Jonathan Allen
Minneapolis - Former Minneapolis policeman Derek Chauvin on Thursday waived his right to testify to the jury about his part in the deadly arrest last May of George Floyd as both sides rested their cases at his murder trial, the most high-profile police misconduct case in decades.
"I will invoke my Fifth Amendment privilege today," Chauvin, 45, said in a hearing before the jury was brought in on Thursday morning after briefly removing his mask, referring to the constitutional right against self-incrimination. They were his most extensive remarks since his trial began with jury selection on March 8.
The defence told Hennepin County District Judge Peter Cahill it would call no more witnesses after two days of testimony and rested its case, which has focused on raising doubts about what caused Floyd's death.
It is rare for defendants to take the stand in a criminal case because they face intense cross-examination by prosecutors and risk undermining their case and credibility.
After a short appearance by a rebuttal witness, prosecutors from the Minnesota attorney general's office also rested their case.
Cahill said jurors would hear closing arguments on Monday before receiving the case for deliberations.
They will be sequestered at a hotel in a city whose downtown is filled with National Guard troops and boarded-up windows, preparing for potential unrest.
"If I were you, I would plan for long and hope for short," Cahill told jurors on the question of how much to pack.
Chauvin, who is white, was seen in bystander video kneeling on the neck of Floyd, a 46-year-old black man in handcuffs, for more than nine minutes after Floyd was accused of using a counterfeit $20 bill to buy cigarettes. The footage of his death sparked global protests against the disproportionate use of force by police against black people.
His lawyers called an expert on the use of force to tell the jury that Chauvin's use of force was appropriate, contradicting the Minneapolis police chief, who testified that it far exceeded an appropriate response.

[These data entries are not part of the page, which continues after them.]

`config.mk`:
```
export PLATFORM = sky130hd
export DESIGN_NAME = sfds_device_flat
export DESIGN_NICKNAME = d
export VERILOG_FILES = /design/src/rtl/sfds_pkg.sv /design/src/rtl/sfds_link_if.sv /design/src/rtl/sfds_device.sv /design/src/flat_wrapper.sv
export SDC_FILE = /design/constraint.sdc
export NUM_CORES = 1
export LEC_CHECK = 0
export BUFFER_PORTS_ARGS = -buffer_cell sky130_fd_sc_hd__clkbuf_2
export CAP_MARGIN = 40
export CORE_MARGIN = 2
export CORE_UTILIZATION = 45
export CTS_BUF_LIST = sky130_fd_sc_hd__clkbuf_16
export DETAILED_ROUTE_END_ITERATION = 12
export PLACE_DENSITY = 0.76
export SYNTH_ARGS = -nofsm -noshare
export SYNTH_HDL_FRONTEND = slang
export SYNTH_SLANG_ARGS = --single-unit
export TNS_END_PERCENT = 50
```
`constraint.sdc`:
```
create_clock -name ref_clk -period 2.1 [get_ports ref_clk]
set_input_delay 0.315 -clock ref_clk [delete_from_list [all_inputs] [get_ports ref_clk]]
set_output_delay 0.315 -clock ref_clk [all_outputs]
set_load 0.05 [all_outputs]
```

They also called a forensic pathologist, former Maryland chief medical examiner Dr David Fowler, who said Floyd, whose death was ruled a homicide at the hands of the police, really died of heart disease, and that the exhaust fumes of the adjacent police car may have also poisoned him.
Dr. Martin Tobin, a pulmonologist who testified as an expert witness for prosecutors, will return to the stand on Thursday as a rebuttal witness in an effort to undermine Fowler's testimony about carbon monoxide poisoning.

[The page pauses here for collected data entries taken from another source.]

===== config.mk =====
export PLATFORM = sky130hd
export DESIGN_NAME = rest_entry_top
export DESIGN_NICKNAME = d
export VERILOG_FILES = /design/src/design/rest_sync2.v /design/src/design/rest_entry_top.v
export VERILOG_INCLUDE_DIRS = /design/src /design/src/design
export SDC_FILE = /design/constraint.sdc
export NUM_CORES = 1
export LEC_CHECK = 0
export ABC_AREA = 1
export BUFFER_PORTS_ARGS = -buffer_cell sky130_fd_sc_hd__clkbuf_2
export CORE_MARGIN = 3
export CORE_UTILIZATION = 25
export DETAILED_ROUTE_END_ITERATION = 16
export PLACE_DENSITY = 0.49
export SLEW_MARGIN = 20
export SYNTH_ARGS = -nofsm -noshare
export SYNTH_HDL_FRONTEND = slang
export SYNTH_HIERARCHICAL = 1
export SYNTH_SLANG_ARGS = --single-unit

===== constraint.sdc =====
create_clock -name clk_sys -period 1.2 [get_ports clk_sys]
set_input_delay 0.24 -clock clk_sys [delete_from_list [all_inputs] [get_ports clk_sys]]
set_output_delay 0.24 -clock clk_sys [all_outputs]
set_load 0.005 [all_outputs]

===== src/design/rest_consts.vh =====
// Constants for the reset entry and test strap block.
`ifndef REST_CONSTS_VH
`define REST_CONSTS_VH
// Number of flops in the pin synchronisers.
`define REST_SYNC_STAGES 2
// Output clock divides the input clock by two.
`define REST_OCLK_DIV 2
// Control outputs driven inactive for this many cycles before floating.
`define REST_DRIVE_INACT_CYC 4'h1
// Width of the abort counter.
`define REST_CNT_W 4
// Reset value of inactive-high control outputs.
`define REST_CTRL_INACTIVE 4'hF
`endif


===== src/design/rest_sync2.v =====
// Two-flop synchroniser for a single level from the pins.
`timescale 1ns/100ps
module rest_sync2 #(
  // Level that both stages take during the internal reset.
  parameter [0:0] SET_VAL = 1'b1
) (
  // Clock and reset.
  input  wire clk_sys,
  input  wire arst_n,
  // Level in and out.
  input  wire dIn,
  output reg  qOut
);
  reg stage1_reg;

  // Both stages take the preset level, so the first reads after power-up are known.
  always @(posedge clk_sys or negedge arst_n) begin
    if (!arst_n) begin
      stage1_reg <= SET_VAL;
      qOut       <= SET_VAL;
    end else begin
      stage1_reg <= dIn;
      qOut       <= stage1_reg;
    end
  end
endmodule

Prosecutors also said they had been contacted by Dr Andrew Baker, the Hennepin County chief medical examiner who performed the autopsy on Floyd, to disclose previously unpublished test results that showed normal carbon monoxide levels in Floyd's blood.
The judge said prosecutors had been notified by the defense earlier this year that Chauvin would advance a theory of carbon monoxide poisoning. And so he denied the request to admit the new evidence, saying it was too last-minute in a way that was prejudicial to Chauvin. Cahill warned prosecutors that if Tobin even mentioned the existence of the results, he would declare a mistrial.
Tobin was questioned by prosecutors for only a few minutes, telling jurors that previously shared data showed that the level of carbon monoxide was "within the normal range."